Нужно признать, что организаторские способности Бангала не дали сбоя и после победы. Едва в ходе яростной схватки наступил решительный перелом в пользу мятежников, «тарабарский принц» принялся распоряжаться так хватко, словно всю жизнь командовал кораблями. Он в два счета сколотил нечто вроде палубной команды, которой предстояло поддерживать порядок, отправил отряд из людей понадежнее обыскать все корабельные помещения, велел согнать матросов на палубу и пальцем их не трогать. Одного буяна, взявшегося было истерически орать что-то о немедленном возмездии всем поголовно, кто не принадлежал к благородным обитателям тюремного трюма, Бангал прикончил так быстро, что Сварог и глазом не успел моргнуть, а другого, подхватившего было призывы к резне, пнул так, что тот долго не мог очухаться. После чего воцарились относительный порядок и некоторое спокойствие. Прохаживаясь перед сбившимися в кучу матросами, Бангал произнес краткую выразительную речь, в которой почти без ругательств обещал, что всякий, взявшийся исправно сотрудничать, останется цел и невредим. После чего погнал моряков на мачты, чтобы занимались прежним делом…

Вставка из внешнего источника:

<file path="src/rtl/fetch_unit_if.sv">
// Fetch bus: control inputs from the pipeline plus instruction-memory and
// decode-side outputs of the fetch unit.
//
// Flow control: there is no separate valid/ready pair on this bus. The
// consumer's "not ready" is signalled by stall; while stall=1 (and no branch
// or halt wins priority) the producer holds ir/ir_pc/ir_valid unchanged.
// An instruction is transferred to decode on every rising edge where
// ir_valid=1 and stall=0.
interface fetch_unit_if #(
  parameter int ADDR_WIDTH  = 4,
  parameter int INSTR_WIDTH = 12
);
  logic                   stall;
  logic                   halt;
  logic                   branch_en;
  logic [ADDR_WIDTH-1:0]  branch_target;
  logic [INSTR_WIDTH-1:0] instr_in;
  logic [ADDR_WIDTH-1:0]  addr;
  logic [INSTR_WIDTH-1:0] ir;
  logic [ADDR_WIDTH-1:0]  ir_pc;
  logic                   ir_valid;
  logic                   halted;
  logic                   pc_wrap;

  // Environment side: drives controls and memory data, observes fetch outputs.
  modport master (
    output stall, halt, branch_en, branch_target, instr_in,
    input  addr, ir, ir_pc, ir_valid, halted, pc_wrap
  );

  // Fetch unit side.
  modport slave (
    input  stall, halt, branch_en, branch_target, instr_in,
    output addr, ir, ir_pc, ir_valid, halted, pc_wrap
  );
endinterface

</file>
<file path="src/rtl/fetch_unit.sv">
// Instruction fetch unit: program counter, instruction register and a
// BOOT/RUN/HALTED control FSM. Control priority in RUN is
// branch_en > halt > stall > advance.
module fetch_unit #(
  parameter int ADDR_WIDTH  = 4,
  parameter int INSTR_WIDTH = 12
) (
  input  logic         clk,
  input  logic         n_reset,
  fetch_unit_if.slave  bus,
  output logic [1:0]   o_dbg_state
);

  typedef enum logic [1:0] {
    S_BOOT   = 2'd0,
    S_RUN    = 2'd1,
    S_HALTED = 2'd2
  } state_t;

  state_t                 r_state;
  state_t                 w_state_nxt;
  logic [ADDR_WIDTH-1:0]  r_pc;
  logic [ADDR_WIDTH-1:0]  w_pc_nxt;
  logic [INSTR_WIDTH-1:0] r_ir;
  logic [INSTR_WIDTH-1:0] w_ir_nxt;
  logic [ADDR_WIDTH-1:0]  r_ir_pc;
  logic [ADDR_WIDTH-1:0]  w_ir_pc_nxt;
  logic                   r_ir_valid;
  logic                   w_ir_valid_nxt;
  logic                   r_pc_wrap;
  logic                   w_pc_wrap_nxt;

  // State register; reset forces BOOT immediately.
  always_ff @(posedge clk or negedge n_reset) begin
    if (!n_reset) begin
      r_state <= S_BOOT;
    end else begin
      r_state <= w_state_nxt;
    end
  end

  // Next-state logic: BOOT always moves on; branch beats halt in RUN;
  // only a branch leaves HALTED.
  always_comb begin
    w_state_nxt = r_state;
    case (r_state)
      S_BOOT:   w_state_nxt = S_RUN;
      S_RUN: begin
        if (bus.branch_en)  w_state_nxt = S_RUN;
        else if (bus.halt)  w_state_nxt = S_HALTED;
      end
      S_HALTED: begin
        if (bus.branch_en)  w_state_nxt = S_RUN;
      end
      default:  w_state_nxt = S_BOOT;
    endcase
  end

  // Datapath next values per state; hold everything unless a rule updates it.
  always_comb begin
    w_pc_nxt       = r_pc;
    w_ir_nxt       = r_ir;
    w_ir_pc_nxt    = r_ir_pc;
    w_ir_valid_nxt = r_ir_valid;
    w_pc_wrap_nxt  = 1'b0;
    case (r_state)
      S_BOOT: begin
        w_pc_nxt       = '0;
        w_ir_valid_nxt = 1'b0;
      end
      S_RUN: begin
        if (bus.branch_en) begin
          // Redirect inserts a one-cycle bubble; ir_pc keeps the last fetch.
          w_pc_nxt       = bus.branch_target;
          w_ir_nxt       = '0;
          w_ir_valid_nxt = 1'b0;
        end else if (bus.halt) begin
          w_ir_valid_nxt = 1'b0;
        end else if (!bus.stall) begin
          w_ir_nxt       = bus.instr_in;
          w_ir_pc_nxt    = r_pc;
          w_ir_valid_nxt = 1'b1;
          w_pc_nxt       = r_pc + ADDR_WIDTH'(1);
          w_pc_wrap_nxt  = (r_pc == {ADDR_WIDTH{1'b1}});
        end
      end
      S_HALTED: begin
        if (bus.branch_en) begin
          w_pc_nxt       = bus.branch_target;
          w_ir_nxt       = '0;
          w_ir_valid_nxt = 1'b0;
        end
      end
      default: begin
        w_pc_nxt       = '0;
        w_ir_valid_nxt = 1'b0;
      end
    endcase
  end

  // Datapath registers; reset clears all fetch state immediately.
  always_ff @(posedge clk or negedge n_reset) begin
    if (!n_reset) begin
      r_pc       <= '0;
      r_ir       <= '0;
      r_ir_pc    <= '0;
      r_ir_valid <= 1'b0;
      r_pc_wrap  <= 1'b0;
    end else begin
      r_pc       <= w_pc_nxt;
      r_ir       <= w_ir_nxt;
      r_ir_pc    <= w_ir_pc_nxt;
      r_ir_valid <= w_ir_valid_nxt;
      r_pc_wrap  <= w_pc_wrap_nxt;
    end
  end

  assign bus.addr     = r_pc;
  assign bus.ir       = r_ir;
  assign bus.ir_pc    = r_ir_pc;
  assign bus.ir_valid = r_ir_valid;
  assign bus.pc_wrap  = r_pc_wrap;
  assign bus.halted   = (r_state == S_HALTED);
  assign o_dbg_state  = r_state;

endmodule
</file>
<file path="src/flat_wrapper.sv">
// flat-port wrapper written by rule: the top's interface ports become plain ports
module fetch_unit_flat 
#(
  parameter int ADDR_WIDTH  = 4,
  parameter int INSTR_WIDTH = 12
)
  (clk, n_reset, o_dbg_state, bus_stall, bus_halt, bus_branch_en, bus_branch_target, bus_instr_in, bus_addr, bus_ir, bus_ir_pc, bus_ir_valid, bus_halted, bus_pc_wrap);
  fetch_unit_if #(.ADDR_WIDTH(ADDR_WIDTH), .INSTR_WIDTH(INSTR_WIDTH)) bus_i ();
  input  logic clk;
  input  logic n_reset;
  output logic [1:0] o_dbg_state;
  input wire logic [$bits(bus_i.stall)-1:0] bus_stall;
  input wire logic [$bits(bus_i.halt)-1:0] bus_halt;
  input wire logic [$bits(bus_i.branch_en)-1:0] bus_branch_en;
  input wire logic [$bits(bus_i.branch_target)-1:0] bus_branch_target;
  input wire logic [$bits(bus_i.instr_in)-1:0] bus_instr_in;
  output wire logic [$bits(bus_i.addr)-1:0] bus_addr;
  output wire logic [$bits(bus_i.ir)-1:0] bus_ir;
  output wire logic [$bits(bus_i.ir_pc)-1:0] bus_ir_pc;
  output wire logic [$bits(bus_i.ir_valid)-1:0] bus_ir_valid;
  output wire logic [$bits(bus_i.halted)-1:0] bus_halted;
  output wire logic [$bits(bus_i.pc_wrap)-1:0] bus_pc_wrap;
  assign bus_i.stall = bus_stall;
  assign bus_i.halt = bus_halt;
  assign bus_i.branch_en = bus_branch_en;
  assign bus_i.branch_target = bus_branch_target;
  assign bus_i.instr_in = bus_instr_in;
  assign bus_addr = bus_i.addr;
  assign bus_ir = bus_i.ir;
  assign bus_ir_pc = bus_i.ir_pc;
  assign bus_ir_valid = bus_i.ir_valid;
  assign bus_halted = bus_i.halted;
  assign bus_pc_wrap = bus_i.pc_wrap;
  fetch_unit #(.ADDR_WIDTH(ADDR_WIDTH), .INSTR_WIDTH(INSTR_WIDTH)) u_core (.clk(clk), .n_reset(n_reset), .bus(bus_i), .o_dbg_state(o_dbg_state));
endmodule
</file>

– Ну что, жамый Шабар? – спросил «тарабарский принц» с мечтательной, отрешенной улыбкой, глядя теперь на сверкающее мириадами искорок море. – Какова она на вкус, свобода?
– Великолепный у нее вкус, надо признать, жамый Бангал, – ответил Сварог, искренне улыбаясь.
– Я у вас в неоплатном долгу.
– Какие пустяки, – сказал Сварог. – Я ведь, некоторым образом, и для себя старался…
На мостик проворно взбежал Цура, весь в засохшей крови, главным образом чужой, с гуфой в лапе. Ощерился:
– Под балодкой шуранули…
– Цура, друг ты мой вековечный, – вкрадчиво сказал Бангал. – Я тебя душевно умоляю, изволь изъясняться на гладком наречии, чтобы тебя понимал и мой верный сподвижник жамый Шабар, от которого у меня отныне никаких секретов нет, потому что одной веревочкой повязаны… Усек?
– Ага, – сказал Цура, жизнерадостно скалясь и почесывая в затылке грязной пятерней. – Только понатужиться придется, так сразу и не сообразишь, отвык я что-то от гладкой болтовни… В общем, в трюме порох, вино и всякая хорошая жратва, определенно для начальства. Там пряталось двое вахарей, ну, мы их, уж не посетуй, того… А доктора и этого, как его, штурмана, трогать не стали, как ты и велел. Доктора приставили к пораненным, а штурмана пока что сунули в каюту, чтоб посидел и подумал над своим положением. Ага, а штурман-то плыл, как благородный, – со своей законной бабой. Очень даже ничего баба, молодая еще. И дочушка при ней, не совсем еще в возрасте, но, где надо, уже круглится. Там ребята порывались их разложить с ходу, да я пока что не дал, пихнул в ту же каюту и приставил на стражу надежных, Багулю с Рыжим… Мало ли какие у тебя будут идеи… Бангал, может, нам их и правда попользовать? Приятные телушки, что мама, что дочка. Дочушка, чует мое сердце, еще блудня не пробовала, я б ее и научил со всем обхождением…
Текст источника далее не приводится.